By June 21, 2022June 17th, 2024Case Studies2 min read
Valuation of A Captive Power plan

How our sniper-precision valuation process helped revive a dead/unsellable power plant


The plant is a private limited business entity comprising multiple units fueled by steel plant off-gasses & coal totaling nearly 500 MW. The plant is cocooned within a steel plant & is dependent on the steel plant for certain facilities like Raw material handling, Water resources, administration, outside connectivity, etc.


The plant is a separate business entity undergoing CIRP.
The plant is umbilically tied to the steel plant & is dependent on it for its Raw material, power evacuation as well as waste disposal.
The steel plant is also undergoing CIRP through a separate order and process.

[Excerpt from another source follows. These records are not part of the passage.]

This design comes from an exercise in tuning for small area, a short achievable clock period and few clock cycles on the open sky130 flow, not from production work.
Function was not checked in any run shown here: the RTL went through the layout flow alone.
Power figures rest on the tool's default switching activity, not on a simulated workload.

`design/flow/design.v`:
```
module css_t1 (
    input  wire [7:0] a,
    output wire [7:0] t1
);
    wire a01 = a[0] & a[1];
    wire u   = a01 ^ a[3];
    wire v   = (a[4] & a[5]) ^ a[6];
    wire w   = a01 ^ a[2];
    wire z   = (a[4] | a[5]) ^ a[7];
    assign t1[0] = ~u;
    assign t1[1] = ~v;
    assign t1[2] = a[5] ^ (u | v);
    assign t1[3] = a[1] ^ (u | v);
    assign t1[4] = ~w;
    assign t1[5] = ~z;
    assign t1[6] = a[0] ^ (w | z);
    assign t1[7] = a[4] ^ (w & z);
endmodule
module css_descramble (
    input  wire        clk,
    input  wire        rst,          
    input  wire        in_valid,
    output wire        in_ready,
    input  wire [31:0] in_data,
    input  wire [39:0] in_key,       
    input  wire [7:0]  in_cmi,
    output wire        out_valid,
    input  wire        out_ready,
    output wire [31:0] out_data
);
    reg  [31:0] obuf;
    reg         ov;
    reg  [8:0]  wcnt;           
    reg         gate;           
    reg  [31:0] o1w;            
    reg  [31:0] ssum;           
    reg  [3:0]  cg, cp;         
    reg         carry;
    reg  [7:0]  o0c;            
    reg  [2:0]  o0f;            
    function [7:0] rev8(input [7:0] b);
        integer k;
        begin
            for (k = 0; k < 8; k = k + 1) rev8[k] = b[7-k];
        end
    endfunction
    function [7:0] t2(input [7:0] i);
        t2 = i ^ (i >> 3) ^ (i >> 6);
    endfunction
    function [7:0] t3(input [2:0] i);
        t3 = (i[0] ? 8'h24 : 8'h00) ^ (i[1] ? 8'h49 : 8'h00) ^ (i[2] ? 8'h92 : 8'h00);
    endfunction
    function [8:0] add8(input [7:0] a, input [7:0] b);
        integer k;
        reg c;
        begin
            c = 1'b0;
            for (k = 0; k < 8; k = k + 1) begin
                add8[k] = a[k] ^ b[k] ^ c;
                c = (a[k] & b[k]) | ((a[k] ^ b[k]) & c);
            end
            add8[8] = c;
        end
    endfunction
    function [31:0] lfsr1_word(input [31:0] w);
        reg [8:0] lo;
        reg [7:0] hi, o;
        integer k;
        begin
            hi = {w[8], w[23:17]};
            lo = {w[16], w[31:24]};
            for (k = 0; k < 4; k = k + 1) begin
                o  = t2(hi) ^ t3(lo[2:0]);
                hi = lo[8:1];
                lo = {lo[0], o};
                lfsr1_word[8*k +: 8] = o;
            end
        end
    endfunction
    function [10:0] o0_of(input [23:0] x);
        reg [24:0] l;
        reg [7:0]  k;
        begin
            l = {x[23:3], 1'b1, x[2:0]};
            k = l[24:17] ^ l[21:14] ^ l[20:13] ^ {l[12:8], 3'd0};
            o0_of = {k ^ {5'd0, k[7:5]}, k[2:0] ^ l[7:5]};
        end
    endfunction
    wire take = in_valid && in_ready;
    wire [7:0] b0 = in_data[7:0], b1 = in_data[15:8];
    wire [31:0] o1n = o1w;
    wire [7:0]  a0  = rev8({o0c[7:3], o0f});
    wire [7:0]  a1  = rev8(o0c);
    wire [8:0]  sn0 = add8(a0, ~rev8(o1n[7:0]));
    wire [8:0]  sn1 = add8(a1, ~rev8(o1n[15:8]));
    wire [8:0]  sn2 = add8(a1, ~rev8(o1n[23:16]));
    wire [8:0]  sn3 = add8(a1, ~rev8(o1n[31:24]));
    wire        pn0 = &sn0[7:0];
    wire        pn1 = &sn1[7:0];
    wire        pn2 = &sn2[7:0];
    wire        pn3 = &sn3[7:0];
    wire [3:0]  cgn, cpn;
    assign cgn[0] = sn0[8];
    assign cpn[0] = pn0;
    assign cgn[1] = sn1[8] | (pn1 & sn0[8]);
    assign cpn[1] = pn1 & pn0;
    assign cgn[2] = sn2[8] | (pn2 & sn1[8]) | (pn2 & pn1 & sn0[8]);
    assign cpn[2] = pn2 & pn1 & pn0;
    assign cgn[3] = sn3[8] | (pn3 & sn2[8]) | (pn3 & pn2 & sn1[8]) | (pn3 & pn2 & pn1 & sn0[8]);
    assign cpn[3] = pn3 & pn2 & pn1 & pn0;
    wire [3:0] bc;              
    wire [31:0] ks;
    assign bc = {cg[2:0] | (cp[2:0] & {3{carry}}), carry};
    genvar j;
    generate
        for (j = 0; j < 4; j = j + 1) begin : g_ks
            wire [7:0] sj = ssum[8*j +: 8];
            assign ks[8*j +: 8] = sj ^ ({sj[6:0] & {sj[5:0], 1'b1} & {sj[4:0], 2'b11} & {sj[3:0], 3'b111}
                                         & {sj[2:0], 4'hF} & {sj[1:0], 5'h1F} & {sj[0], 6'h3F}, 1'b1}
                                        & {8{bc[j]}});
        end
    endgenerate
    wire carry_next = cg[3] | (cp[3] & carry);
    wire [31:0] t1w;
    css_t1 u_t10 (.a(in_data[7:0]),   .t1(t1w[7:0]));
    css_t1 u_t11 (.a(in_data[15:8]),  .t1(t1w[15:8]));
    css_t1 u_t12 (.a(in_data[23:16]), .t1(t1w[23:16]));
    css_t1 u_t13 (.a(in_data[31:24]), .t1(t1w[31:24]));
    wire scr = gate && wcnt[8:5] != 4'd0;      
    always @(posedge clk) begin
        if (rst) begin
            ov   <= 1'b0;
            wcnt <= 9'd0;
        end else begin
            if (take) begin
                ov   <= 1'b1;
                wcnt <= wcnt + 9'd1;
            end else if (out_ready) begin
                ov   <= 1'b0;
            end
        end
        if (take) begin
            obuf <= scr ? (t1w ^ ks) : in_data;
            if (wcnt == 9'd5)
                gate <= b0[5:4] != 2'b00;
            if (wcnt == 9'd21) begin
                gate  <= gate && in_cmi[7] && in_key != 40'd0;
                o1w   <= {in_key[7:0] ^ b0, in_key[14:8] ^ b1[6:0], 1'b1, 7'd0, in_key[15] ^ b1[7], in_data[23:16]};
                o0c   <= in_data[31:24];
                carry <= 1'b0;
            end
            if (wcnt == 9'd22)
                {o0c, o0f} <= o0_of(in_key[39:16] ^ {b0, o0c, o1w[7:0]});
            if (wcnt >= 9'd30)
                o1w  <= lfsr1_word(o1w);
            if (wcnt >= 9'd31) begin
                ssum <= {sn3[7:0], sn2[7:0], sn1[7:0], sn0[7:0]};
                cg   <= cgn;
                cp   <= cpn;
            end
            if (wcnt == 9'd31)
                o0f <= o0c[2:0];
            if (wcnt[8:5] != 4'd0)
                carry <= carry_next;
        end
    end
    assign in_ready  = out_ready;
    assign out_valid = ov;
    assign out_data  = obuf;
endmodule
```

As both companies were under insolvency, any bidder acquiring the steel plant is unlikely to share the common facilities, making the power plant a dead asset.

Any bidder who takes over the Power plant may have to invest substantial Capex to make the power plant operate independently. Moreover, he/she has to devote considerable time to put the plant into operation.

At the point of valuation, there was not much interest in IPPs and not many PPAs were being executed.


Since the power plant would be difficult to sell on its own, a valuation approach had to be adopted to arrive at valuations that would be useful to attract buyers, or at a fair price at which it could be sold to the entity that would purchase the steel plant.


    • Valuation of the power plant under the assumption that the power plant continues to operate & feed the steel plant.
    • An option that the plant operates as per the existing arrangement (but under a new buyer)
    • We also worked out another value in the scenario of removal and relocation of the power plant assets to another location.

This strategic approach facilitated lenders to take a decision to dispose of the Power plant and maximize debt recovery.